I’d appreciate your perspective in a situation where responsibility and authority don’t line up.
I’m Director of Engineering at a small nonprofit design firm. My peer, a Senior Landscape Architect, has two directs (D and B). On paper, she manages them. In practice, though, both of them work almost entirely on my projects.
This creates an unclear hierarchy: I’m accountable for delivering those projects and for setting the standards that govern the work, but I don’t have authority over the people producing it. Meanwhile, their official manager doesn’t really manage them. She avoids accountability, directly contradicts the standards I’ve been tasked with setting, and at times teaches them the wrong process.

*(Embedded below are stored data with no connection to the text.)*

$ cat config.mk
export PLATFORM = sky130hd
export DESIGN_NAME = fpu_mul_pipe
export DESIGN_NICKNAME = d
export VERILOG_FILES = /design/src/rtl/fpu_mul_pipe_pkg.sv /design/src/rtl/fpu_mul_pipe_round.sv /design/src/rtl/fpu_mul_pipe.sv
export SDC_FILE = /design/constraint.sdc
export NUM_CORES = 2
export LEC_CHECK = 0
export CAP_MARGIN = 20
export CORE_MARGIN = 10
export CORE_UTILIZATION = 39
export DETAILED_ROUTE_END_ITERATION = 16
export HOLD_SLACK_MARGIN = 0.03
export PLACE_DENSITY_LB_ADDON = 0.25
export SYNTH_ARGS = -nofsm -noshare
export SYNTH_HDL_FRONTEND = slang
export SYNTH_HIERARCHICAL = 1
export SYNTH_SLANG_ARGS = --single-unit
export TNS_END_PERCENT = 100
$ cat constraint.sdc
create_clock -name clk -period 10.5 [get_ports clk]
set_input_delay 2.625 -clock clk [delete_from_list [all_inputs] [get_ports clk]]
set_output_delay 2.625 -clock clk [all_outputs]
set_load 0.005 [all_outputs]
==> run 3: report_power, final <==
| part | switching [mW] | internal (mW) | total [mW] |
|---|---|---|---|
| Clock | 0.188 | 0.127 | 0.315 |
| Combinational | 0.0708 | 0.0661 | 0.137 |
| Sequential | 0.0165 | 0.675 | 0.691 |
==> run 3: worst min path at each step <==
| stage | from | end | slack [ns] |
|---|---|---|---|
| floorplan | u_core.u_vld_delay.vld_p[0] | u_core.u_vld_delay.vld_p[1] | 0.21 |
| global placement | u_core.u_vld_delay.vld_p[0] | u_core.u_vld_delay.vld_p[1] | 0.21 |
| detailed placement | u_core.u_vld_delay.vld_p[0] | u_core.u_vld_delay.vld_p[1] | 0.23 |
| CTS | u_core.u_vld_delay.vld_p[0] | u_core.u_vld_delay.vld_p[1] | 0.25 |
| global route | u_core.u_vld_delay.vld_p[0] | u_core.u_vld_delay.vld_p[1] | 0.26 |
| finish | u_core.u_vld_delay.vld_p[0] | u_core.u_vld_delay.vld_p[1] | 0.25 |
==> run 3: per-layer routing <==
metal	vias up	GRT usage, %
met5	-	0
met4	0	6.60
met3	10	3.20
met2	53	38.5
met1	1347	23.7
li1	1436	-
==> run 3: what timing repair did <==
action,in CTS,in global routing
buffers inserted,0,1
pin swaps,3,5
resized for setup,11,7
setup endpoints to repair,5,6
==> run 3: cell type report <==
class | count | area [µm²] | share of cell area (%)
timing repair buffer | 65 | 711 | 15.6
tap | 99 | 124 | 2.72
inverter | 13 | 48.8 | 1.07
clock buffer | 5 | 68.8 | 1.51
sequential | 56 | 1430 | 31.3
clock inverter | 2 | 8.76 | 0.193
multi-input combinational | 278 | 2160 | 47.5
File: config.mk
export PLATFORM = sky130hd
export DESIGN_NAME = cellram_wbuf
export DESIGN_NICKNAME = d
export VERILOG_FILES = /design/src/rtl/cellram_wbuf.sv
export SDC_FILE = /design/constraint.sdc
export NUM_CORES = 1
export LEC_CHECK = 0
export BUFFER_PORTS_ARGS = -buffer_cell sky130_fd_sc_hd__buf_2
export CELL_PAD_IN_SITES_DETAIL_PLACEMENT = 0
export CELL_PAD_IN_SITES_GLOBAL_PLACEMENT = 2
export CORE_UTILIZATION = 44
export CTS_BUF_LIST = sky130_fd_sc_hd__clkbuf_4 sky130_fd_sc_hd__clkbuf_8 sky130_fd_sc_hd__clkbuf_16
export DETAILED_ROUTE_END_ITERATION = 6
export PLACE_DENSITY = 0.94
export SLEW_MARGIN = 20
export SYNTH_ARGS = -nofsm -noshare
export SYNTH_HDL_FRONTEND = slang
export SYNTH_SLANG_ARGS = --single-unit
File: constraint.sdc
create_clock -name wb_clk_i -period 6.75 [get_ports wb_clk_i]
set_clock_uncertainty 0.2 [all_clocks]
set_input_delay 1.35 -clock wb_clk_i [delete_from_list [all_inputs] [get_ports wb_clk_i]]
set_output_delay 1.35 -clock wb_clk_i [all_outputs]
set_load 0.03 [all_outputs]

One recent example: I had explicitly told staff to pause on submitting a regulatory form until we resolved errors. Instead, she instructed them to submit it anyway — using my name on the form. The submission went out incorrectly and created reputational risk for me and the organization.
Another example: D has been with the firm for almost a year as a Landscape Architect, but he still can’t independently complete basic tasks needed for my projects. I’ve had to design a structured 10-week training program to teach him the foundational design knowledge he should already have to function at an entry level. Without this intervention, he remains unable to contribute productively.
As a result, I end up fixing work, re-teaching staff, and coaching them intensively. In effect, I’m carrying both my workload and the gap left by her lack of management. I’ve tried regular check-in meetings with her to align, but the same issues persist.
My question is: how should I handle this? They’re not my directs, but their work is critical to my projects, and the hierarchy leaves me accountable without authority.